ASSIGNMENT: Your answer should be the lines below from the one holding "area, um^2 |" through the one holding "(start not counted)", copied exactly and with nothing else.

(Saved data entries)
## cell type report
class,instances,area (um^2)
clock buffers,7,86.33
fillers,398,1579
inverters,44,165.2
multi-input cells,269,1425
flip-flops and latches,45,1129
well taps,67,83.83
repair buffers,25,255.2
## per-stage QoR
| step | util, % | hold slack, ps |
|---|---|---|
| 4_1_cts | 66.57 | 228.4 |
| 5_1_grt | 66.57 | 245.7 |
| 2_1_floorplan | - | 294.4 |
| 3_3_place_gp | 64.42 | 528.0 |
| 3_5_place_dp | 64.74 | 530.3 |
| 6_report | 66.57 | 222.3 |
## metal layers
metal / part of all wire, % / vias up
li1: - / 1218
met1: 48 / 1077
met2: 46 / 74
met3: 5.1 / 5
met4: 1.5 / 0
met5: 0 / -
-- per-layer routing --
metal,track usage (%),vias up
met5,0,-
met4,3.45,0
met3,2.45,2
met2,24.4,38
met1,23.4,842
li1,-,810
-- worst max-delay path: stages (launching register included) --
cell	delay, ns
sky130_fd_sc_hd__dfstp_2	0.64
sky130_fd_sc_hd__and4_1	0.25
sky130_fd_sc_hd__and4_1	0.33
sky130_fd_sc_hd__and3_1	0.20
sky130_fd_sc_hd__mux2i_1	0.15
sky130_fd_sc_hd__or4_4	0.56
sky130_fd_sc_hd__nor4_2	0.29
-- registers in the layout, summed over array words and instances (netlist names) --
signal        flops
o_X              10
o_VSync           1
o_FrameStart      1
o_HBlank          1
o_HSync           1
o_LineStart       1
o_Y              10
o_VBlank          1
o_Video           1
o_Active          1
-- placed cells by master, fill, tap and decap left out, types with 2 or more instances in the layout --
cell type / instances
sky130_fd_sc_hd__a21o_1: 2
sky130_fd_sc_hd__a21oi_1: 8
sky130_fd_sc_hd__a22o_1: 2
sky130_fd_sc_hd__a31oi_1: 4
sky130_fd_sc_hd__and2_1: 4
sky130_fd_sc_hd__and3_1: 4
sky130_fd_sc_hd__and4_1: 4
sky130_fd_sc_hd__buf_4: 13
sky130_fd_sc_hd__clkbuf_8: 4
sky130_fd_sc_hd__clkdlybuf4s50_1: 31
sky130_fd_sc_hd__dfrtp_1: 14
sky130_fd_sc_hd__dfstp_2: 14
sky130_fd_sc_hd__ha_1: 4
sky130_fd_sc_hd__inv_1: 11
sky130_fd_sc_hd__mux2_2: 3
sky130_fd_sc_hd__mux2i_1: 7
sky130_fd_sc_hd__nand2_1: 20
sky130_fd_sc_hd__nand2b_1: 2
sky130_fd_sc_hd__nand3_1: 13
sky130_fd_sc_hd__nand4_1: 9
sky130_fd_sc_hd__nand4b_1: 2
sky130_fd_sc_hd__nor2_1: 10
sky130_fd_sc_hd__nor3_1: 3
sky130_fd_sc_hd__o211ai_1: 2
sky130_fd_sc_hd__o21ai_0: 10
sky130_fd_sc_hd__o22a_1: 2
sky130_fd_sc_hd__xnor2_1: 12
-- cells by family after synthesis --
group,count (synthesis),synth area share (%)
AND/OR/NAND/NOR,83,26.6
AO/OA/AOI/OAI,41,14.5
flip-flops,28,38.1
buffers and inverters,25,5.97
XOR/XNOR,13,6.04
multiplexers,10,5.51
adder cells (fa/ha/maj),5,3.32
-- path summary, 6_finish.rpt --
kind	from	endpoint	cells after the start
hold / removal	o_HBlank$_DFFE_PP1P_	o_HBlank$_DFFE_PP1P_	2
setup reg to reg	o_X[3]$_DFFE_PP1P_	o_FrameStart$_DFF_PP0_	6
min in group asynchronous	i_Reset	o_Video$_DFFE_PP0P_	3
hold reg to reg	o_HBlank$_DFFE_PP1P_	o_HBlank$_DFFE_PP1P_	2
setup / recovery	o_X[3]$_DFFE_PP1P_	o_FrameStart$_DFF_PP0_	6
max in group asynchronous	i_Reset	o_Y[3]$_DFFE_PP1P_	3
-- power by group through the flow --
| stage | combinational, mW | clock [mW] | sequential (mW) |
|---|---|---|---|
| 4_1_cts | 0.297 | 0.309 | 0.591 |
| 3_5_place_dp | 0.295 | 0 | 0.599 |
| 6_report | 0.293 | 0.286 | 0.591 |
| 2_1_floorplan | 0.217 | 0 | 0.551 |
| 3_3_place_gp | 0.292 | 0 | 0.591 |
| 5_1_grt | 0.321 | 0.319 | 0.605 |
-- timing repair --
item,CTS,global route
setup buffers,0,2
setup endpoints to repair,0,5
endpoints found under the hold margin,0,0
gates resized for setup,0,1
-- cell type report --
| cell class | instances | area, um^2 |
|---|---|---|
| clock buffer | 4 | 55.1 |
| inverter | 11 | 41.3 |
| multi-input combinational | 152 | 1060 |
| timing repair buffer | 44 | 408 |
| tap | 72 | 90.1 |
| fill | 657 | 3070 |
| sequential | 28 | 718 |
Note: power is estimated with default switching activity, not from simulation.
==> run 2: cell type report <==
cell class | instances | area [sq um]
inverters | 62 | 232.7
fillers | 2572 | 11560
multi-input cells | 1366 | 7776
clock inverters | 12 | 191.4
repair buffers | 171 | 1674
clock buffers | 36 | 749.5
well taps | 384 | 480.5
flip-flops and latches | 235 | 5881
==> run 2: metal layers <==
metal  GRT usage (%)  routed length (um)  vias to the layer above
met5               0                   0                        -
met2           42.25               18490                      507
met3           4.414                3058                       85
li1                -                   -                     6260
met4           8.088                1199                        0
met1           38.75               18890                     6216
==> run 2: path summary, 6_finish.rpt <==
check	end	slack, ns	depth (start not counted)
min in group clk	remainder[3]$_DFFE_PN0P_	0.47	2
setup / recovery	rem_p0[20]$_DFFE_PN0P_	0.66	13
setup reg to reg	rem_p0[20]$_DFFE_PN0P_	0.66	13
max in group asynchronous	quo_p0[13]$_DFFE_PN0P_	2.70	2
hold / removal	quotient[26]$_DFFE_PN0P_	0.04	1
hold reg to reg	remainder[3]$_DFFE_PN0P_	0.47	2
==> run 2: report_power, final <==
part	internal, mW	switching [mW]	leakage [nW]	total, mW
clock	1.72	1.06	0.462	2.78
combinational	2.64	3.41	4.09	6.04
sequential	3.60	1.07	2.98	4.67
==> config.mk <==
export PLATFORM = sky130hd
export DESIGN_NAME = synchronous_fifo_flags_flat
export DESIGN_NICKNAME = d
export VERILOG_FILES = /design/src/rtl/synchronous_fifo_flags_pkg.sv /design/src/rtl/synchronous_fifo_flags_if.sv /design/src/rtl/synchronous_fifo_flags_mem.sv /design/src/rtl/synchronous_fifo_flags.sv /design/src/flat_wrapper.sv
export SDC_FILE = /design/constraint.sdc
export NUM_CORES = 1
export LEC_CHECK = 0
export BUFFER_PORTS_ARGS = -buffer_cell sky130_fd_sc_hd__buf_4
export CORE_MARGIN = 5
export CORE_UTILIZATION = 35
export CTS_CLUSTER_DIAMETER = 100
export DETAILED_ROUTE_END_ITERATION = 6
export SETUP_SLACK_MARGIN = 0.02
export SYNTH_ARGS = -nofsm -noshare
export SYNTH_HDL_FRONTEND = slang
export SYNTH_SLANG_ARGS = --single-unit
==> constraint.sdc <==
create_clock -name clk -period 3.8 [get_ports clk]
set_input_delay 0.19 -clock clk [delete_from_list [all_inputs] [get_ports clk]]
set_output_delay 0.19 -clock clk [all_outputs]
set_load 0.01 [all_outputs]
==> src/rtl/synchronous_fifo_flags_pkg.sv <==
// Shared types and width helpers for the flagged synchronous FIFO.
// Optional error flags are compiled in with SYNC_FIFO_ERR_EN.
package synchronous_fifo_pkg;

    // Pointer and count width: one extra bit so a full FIFO is distinguishable from empty.
    function automatic int cnt_width(input int depth);
        return $clog2(depth) + 1;
    endfunction

    typedef struct packed {
        logic full;
        logic empty;
        logic almost_full;
        logic almost_empty;
    } fifo_status_t;

    typedef struct packed {
        logic overflow;
        logic underflow;
    } fifo_err_t;

endpackage

==> src/rtl/synchronous_fifo_flags_if.sv <==
// Producer/consumer bus of the flagged synchronous FIFO.
// err_clr/overflow/underflow exist only when SYNC_FIFO_ERR_EN is defined.
interface synchronous_fifo_flags_if #(
    parameter int DEPTH      = 16,
    parameter int DATA_WIDTH = 32
);
    import synchronous_fifo_pkg::*;

    localparam int CNT_W = cnt_width(DEPTH);

    logic                  w_en;
    logic                  r_en;
    logic [DATA_WIDTH-1:0] data_in;
    logic [DATA_WIDTH-1:0] data_out;
    logic                  full;
    logic                  empty;
    logic                  almost_full;
    logic                  almost_empty;
    logic [CNT_W-1:0]      count;
`ifdef SYNC_FIFO_ERR_EN
    logic                  err_clr;
    logic                  overflow;
    logic                  underflow;

    modport master (
        output w_en, r_en, data_in, err_clr,
        input  data_out, full, empty, almost_full, almost_empty, count, overflow, underflow
    );
    modport slave (
        input  w_en, r_en, data_in, err_clr,
        output data_out, full, empty, almost_full, almost_empty, count, overflow, underflow
    );
`else
    modport master (
        output w_en, r_en, data_in,
        input  data_out, full, empty, almost_full, almost_empty, count
    );
    modport slave (
        input  w_en, r_en, data_in,
        output data_out, full, empty, almost_full, almost_empty, count
    );
`endif

endinterface
--- src/rtl/uart_imem_loader_if.sv ---
// uart_imem_loader_if: instruction-memory write port (WE/A/WD).
interface uart_imem_loader_if;
    logic        WE;
    logic [31:0] A;
    logic [31:0] WD;
    modport master (output WE, A, WD);
    modport slave  (input  WE, A, WD);
endinterface

--- src/rtl/uart_imem_loader.sv ---
// uart_imem_loader: 8N1 UART receiver plus framed loader that writes words into instruction memory.
module uart_imem_loader #(
    parameter int          CLKS_PER_BIT = 87,
    parameter int          MEM_WORDS    = 20,
    parameter logic [7:0]  SYNC_BYTE    = 8'hA5
) (
    input  logic                CLK,
    input  logic                rst_n,
    input  logic                rx,
    uart_imem_loader_if.master  mem,
    output logic                busy,
    output logic                done,
    output logic                err
);
    localparam int          CW   = $clog2(CLKS_PER_BIT + 1);
    localparam int          IW   = $clog2(MEM_WORDS + 1);
    localparam logic [CW-1:0] FULL = CW'(CLKS_PER_BIT - 1);
    localparam logic [CW-1:0] HALF = CW'(CLKS_PER_BIT / 2);
    localparam logic [7:0]  MAXN = 8'(MEM_WORDS);

    typedef enum logic [1:0] {RX_IDLE, RX_START, RX_DATA, RX_STOP} rx_state_t;
    typedef enum logic [1:0] {IDLE, COUNT, DATA, WRITE} ld_state_t;

    rx_state_t       rx_st;
    ld_state_t       state;
    logic [2:0]      rx_sync;
    logic [CW-1:0]   cnt;
    logic [2:0]      bit_i;
    logic [7:0]      rx_byte;
    logic            rx_valid;
    logic            rx_ferr;
    logic [7:0]      n;
    logic [IW-1:0]   idx;
    logic [1:0]      bidx;
    logic [23:0]     wbuf;
    logic            rx_s;
    logic            rx_fall;

    // rx_sync[1] is the synchronized line, rx_sync[2] its previous value for edge detection
    assign rx_s    = rx_sync[1];
    assign rx_fall = ~rx_sync[1] & rx_sync[2];

    always_ff @(posedge CLK or negedge rst_n) begin
        if (!rst_n) begin
            rx_sync  <= 3'b111;
            rx_st    <= RX_IDLE;
            cnt      <= '0;
            bit_i    <= '0;
            rx_byte  <= '0;
            rx_valid <= 1'b0;
            rx_ferr  <= 1'b0;
        end else begin
            rx_sync  <= {rx_sync[1:0], rx};
            rx_valid <= 1'b0;
            rx_ferr  <= 1'b0;
            cnt      <= cnt + 1'b1;
            case (rx_st)
                RX_IDLE: begin
                    cnt <= '0;
                    if (rx_fall) rx_st <= RX_START;
                end
                RX_START: if (cnt == HALF) begin
                    cnt   <= '0;
                    bit_i <= '0;
                    rx_st <= rx_s ? RX_IDLE : RX_DATA;
                end
                RX_DATA: if (cnt == FULL) begin
                    cnt     <= '0;
                    rx_byte <= {rx_s, rx_byte[7:1]};
                    bit_i   <= bit_i + 1'b1;
                    if (bit_i == 3'd7) rx_st <= RX_STOP;
                end
                RX_STOP: if (cnt == FULL) begin
                    rx_valid <= rx_s;
                    rx_ferr  <= ~rx_s;
                    rx_st    <= RX_IDLE;
                end
                default: rx_st <= RX_IDLE;
            endcase
        end
    end

    always_ff @(posedge CLK or negedge rst_n) begin
        if (!rst_n) begin
            state  <= IDLE;
            busy   <= 1'b0;
            done   <= 1'b0;
            err    <= 1'b0;
            mem.WE <= 1'b0;
            mem.A  <= '0;
            mem.WD <= '0;
            n      <= '0;
            idx    <= '0;
            bidx   <= '0;
            wbuf   <= '0;
        end else begin
            done   <= 1'b0;
            mem.WE <= 1'b0;
            if (rx_ferr) begin
                err <= 1'b1;
                if (busy) begin
                    busy  <= 1'b0;
                    state <= IDLE;
                end
            end else begin
                case (state)
                    IDLE: if (rx_valid && rx_byte == SYNC_BYTE) begin
                        err   <= 1'b0;
                        busy  <= 1'b1;
                        state <= COUNT;
                    end
                    COUNT: if (rx_valid) begin
                        n    <= rx_byte;
                        idx  <= '0;
                        bidx <= '0;
                        if (rx_byte == 8'd0) begin
                            done  <= 1'b1;
                            busy  <= 1'b0;
                            state <= IDLE;
                        end else if (rx_byte > MAXN) begin
                            err   <= 1'b1;
                            busy  <= 1'b0;
                            state <= IDLE;
                        end else state <= DATA;
                    end
                    // Word is issued on the 4th byte so WE is high exactly during WRITE
                    DATA: if (rx_valid) begin
                        wbuf <= {rx_byte, wbuf[23:8]};
                        bidx <= bidx + 1'b1;
                        if (bidx == 2'd3) begin
                            mem.WE <= 1'b1;
                            mem.A  <= {{(30-IW){1'b0}}, idx, 2'b00};
                            mem.WD <= {rx_byte, wbuf};
                            state  <= WRITE;
                        end
                    end
                    WRITE: begin
                        idx <= idx + 1'b1;
                        if ({{(8-IW){1'b0}}, idx + IW'(1)} == n) begin
                            done  <= 1'b1;
                            busy  <= 1'b0;
                            state <= IDLE;
                        end else state <= DATA;
                    end
                    default: state <= IDLE;
                endcase
            end
        end
    end
endmodule
`src/rtl/nn_pkg.sv`:
```
// Shared constants and state encoding for the pixel loader.
package nn_pkg;
   localparam int N_IN         = 784;
   localparam int PIX_PER_WORD = 4;
   localparam int PIX_ADDR_W   = 10;
   localparam int LANE_IDX_W   = $clog2(PIX_PER_WORD);

   typedef enum logic [2:0] {IDLE, UNPACK, LOADED, START, WAIT} st_e;
endpackage

```
`src/rtl/nn_pix_loader_if.sv`:
```
// Word-in / pixel-out / core-control bundle between the register block, loader and core.
interface nn_pix_loader_if;
   import nn_pkg::*;

   logic                  wr_valid;
   logic [31:0]           wr_data;
   logic                  wr_ready;
   logic                  pix_we;
   logic [PIX_ADDR_W-1:0] pix_addr;
   logic [7:0]            pix_data;
   logic                  start;
   logic                  done;
   logic [3:0]            predicted;

   modport slave  (input  wr_valid, wr_data, done, predicted,
                   output wr_ready, pix_we, pix_addr, pix_data, start);
   modport master (output wr_valid, wr_data, done, predicted,
                   input  wr_ready, pix_we, pix_addr, pix_data, start);
endinterface

```
`src/rtl/nn_word_unpack.sv`:
```
// Holds one packed word and walks its byte lanes (lane 0 first) while
// advancing the image-wide pixel address.
module nn_word_unpack
   import nn_pkg::*;
#(
   parameter int N_IN = nn_pkg::N_IN
) (
   input  logic                  clk,
   input  logic                  rst,
   input  logic                  load,
   input  logic [31:0]           word,
   input  logic                  step,
   input  logic                  clr,
   output logic [PIX_ADDR_W-1:0] addr,
   output logic [7:0]            data,
   output logic                  last_byte,
   output logic                  last_pix,
   output logic                  cnt_zero
);
   logic [PIX_PER_WORD-1:0][7:0] lanes;
   logic [LANE_IDX_W-1:0]        idx;
   logic [PIX_ADDR_W-1:0]        cnt;

   // Word/lane register and pixel counter; the counter parks on the last
   // pixel so the address never runs past the image.
   always_ff @(posedge clk) begin
      if (rst) begin
         lanes <= '0;
         idx   <= '0;
         cnt   <= '0;
      end else begin
         if (load) begin
            lanes <= word;
            idx   <= '0;
         end else if (step) begin
            idx <= idx + 1'b1;
         end
         if (clr)
            cnt <= '0;
         else if (step && !last_pix)
            cnt <= cnt + 1'b1;
      end
   end

   assign addr      = cnt;
   assign data      = lanes[idx];
   assign last_byte = (idx == LANE_IDX_W'(PIX_PER_WORD - 1));
   assign last_pix  = (cnt == PIX_ADDR_W'(N_IN - 1));
   assign cnt_zero  = (cnt == '0);
endmodule

```
`src/rtl/nn_pix_loader.sv`:
```
// Loads one image into the inference core a byte per cycle, launches it and
// captures the class result with a completion timeout.
module nn_pix_loader
   import nn_pkg::*;
#(
   parameter int N_IN    = nn_pkg::N_IN,
   parameter int TIMEOUT = 1024
) (
   input  logic           clk,
   input  logic           rst,
   nn_pix_loader_if.slave bus,
   input  logic           ctrl_go,
   input  logic           ctrl_clear,
   output logic           busy,
   output logic           loaded,
   output logic [3:0]     result,
   output logic           result_valid,
   output logic           err_go_early,
   output logic           err_timeout
);
   localparam int TMR_W = (TIMEOUT > 1) ? $clog2(TIMEOUT) : 1;

   st_e             st, nxt;
   logic [TMR_W-1:0] tmr;
   logic            accept, tmr_last, cnt_clr;
   logic            last_byte, last_pix, cnt_zero;

   assign accept   = bus.wr_valid & bus.wr_ready & ~ctrl_clear;
   assign tmr_last = (tmr == TMR_W'(TIMEOUT - 1));
   assign cnt_clr  = ctrl_clear | ((st == WAIT) & (bus.done | tmr_last));

   nn_word_unpack #(.N_IN(N_IN)) u_unpack (
      .clk       (clk),
      .rst       (rst),
      .load      (accept),
      .word      (bus.wr_data),
      .step      (st == UNPACK),
      .clr       (cnt_clr),
      .addr      (bus.pix_addr),
      .data      (bus.pix_data),
      .last_byte (last_byte),
      .last_pix  (last_pix),
      .cnt_zero  (cnt_zero)
   );

   // State register.
   always_ff @(posedge clk) begin
      if (rst) st <= IDLE;
      else     st <= nxt;
   end

   // Next state and state-decoded outputs; clear overrides every transition.
   always_comb begin
      nxt          = st;
      bus.wr_ready = 1'b0;
      bus.pix_we   = 1'b0;
      bus.start    = 1'b0;
      busy         = 1'b1;
      loaded       = 1'b0;
      case (st)
         IDLE: begin
            bus.wr_ready = 1'b1;
            busy         = 1'b0;
            if (bus.wr_valid) nxt = UNPACK;
         end
         UNPACK: begin
            bus.pix_we = 1'b1;
            if (last_pix)       nxt = LOADED;
            else if (last_byte) nxt = IDLE;
         end
         LOADED: begin
            busy   = 1'b0;
            loaded = 1'b1;
            if (ctrl_go) nxt = START;
         end
         START: begin
            bus.start = 1'b1;
            nxt       = WAIT;
         end
         WAIT: begin
            if (bus.done || tmr_last) nxt = IDLE;
         end
         default: nxt = IDLE;
      endcase
      if (ctrl_clear) nxt = IDLE;
   end

   // Completion timer, sticky result/error flags; a new image wipes the flags.
   always_ff @(posedge clk) begin
      if (rst) begin
         tmr          <= '0;
         result       <= '0;
         result_valid <= 1'b0;
         err_go_early <= 1'b0;
         err_timeout  <= 1'b0;
      end else begin
         if (st == START)     tmr <= '0;
         else if (st == WAIT) tmr <= tmr + 1'b1;
         if (accept && cnt_zero) begin
            result_valid <= 1'b0;
            err_go_early <= 1'b0;
            err_timeout  <= 1'b0;
         end
         if (ctrl_go && !ctrl_clear && st != LOADED)
            err_go_early <= 1'b1;
         if (st == WAIT && !ctrl_clear) begin
            if (bus.done) begin
               result       <= bus.predicted;
               result_valid <= 1'b1;
            end else if (tmr_last) begin
               err_timeout <= 1'b1;
            end
         end
      end
   end
endmodule

```
`src/flat_wrapper.sv`:
```
// flat-port wrapper written by rule: the top's interface ports become plain ports
module nn_pix_loader_flat import nn_pkg::*;
#(
   parameter int N_IN    = nn_pkg::N_IN,
   parameter int TIMEOUT = 1024
)
  (clk, rst, ctrl_go, ctrl_clear, busy, loaded, result, result_valid, err_go_early, err_timeout, bus_wr_valid, bus_wr_data, bus_done, bus_predicted, bus_wr_ready, bus_pix_we, bus_pix_addr, bus_pix_data, bus_start);
  nn_pix_loader_if bus_i ();
  input  logic clk;
  input  logic rst;
  input  logic ctrl_go;
  input  logic ctrl_clear;
  output logic busy;
  output logic loaded;
  output logic [3:0] result;
  output logic result_valid;
  output logic err_go_early;
  output logic err_timeout;
  input wire logic [$bits(bus_i.wr_valid)-1:0] bus_wr_valid;
  input wire logic [$bits(bus_i.wr_data)-1:0] bus_wr_data;
  input wire logic [$bits(bus_i.done)-1:0] bus_done;
  input wire logic [$bits(bus_i.predicted)-1:0] bus_predicted;
  output wire logic [$bits(bus_i.wr_ready)-1:0] bus_wr_ready;
  output wire logic [$bits(bus_i.pix_we)-1:0] bus_pix_we;
  output wire logic [$bits(bus_i.pix_addr)-1:0] bus_pix_addr;
  output wire logic [$bits(bus_i.pix_data)-1:0] bus_pix_data;
  output wire logic [$bits(bus_i.start)-1:0] bus_start;
  assign bus_i.wr_valid = bus_wr_valid;
  assign bus_i.wr_data = bus_wr_data;
  assign bus_i.done = bus_done;
  assign bus_i.predicted = bus_predicted;
  assign bus_wr_ready = bus_i.wr_ready;
  assign bus_pix_we = bus_i.pix_we;
  assign bus_pix_addr = bus_i.pix_addr;
  assign bus_pix_data = bus_i.pix_data;
  assign bus_start = bus_i.start;
  nn_pix_loader #(.N_IN(N_IN), .TIMEOUT(TIMEOUT)) u_core (.clk(clk), .rst(rst), .bus(bus_i), .ctrl_go(ctrl_go), .ctrl_clear(ctrl_clear), .busy(busy), .loaded(loaded), .result(result), .result_valid(result_valid), .err_go_early(err_go_early), .err_timeout(err_timeout));
endmodule
```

PROBLEM SOLUTION:
| cell class | instances | area, um^2 |
|---|---|---|
| clock buffer | 4 | 55.1 |
| inverter | 11 | 41.3 |
| multi-input combinational | 152 | 1060 |
| timing repair buffer | 44 | 408 |
| tap | 72 | 90.1 |
| fill | 657 | 3070 |
| sequential | 28 | 718 |
Note: power is estimated with default switching activity, not from simulation.
==> run 2: cell type report <==
cell class | instances | area [sq um]
inverters | 62 | 232.7
fillers | 2572 | 11560
multi-input cells | 1366 | 7776
clock inverters | 12 | 191.4
repair buffers | 171 | 1674
clock buffers | 36 | 749.5
well taps | 384 | 480.5
flip-flops and latches | 235 | 5881
==> run 2: metal layers <==
metal  GRT usage (%)  routed length (um)  vias to the layer above
met5               0                   0                        -
met2           42.25               18490                      507
met3           4.414                3058                       85
li1                -                   -                     6260
met4           8.088                1199                        0
met1           38.75               18890                     6216
==> run 2: path summary, 6_finish.rpt <==
check	end	slack, ns	depth (start not counted)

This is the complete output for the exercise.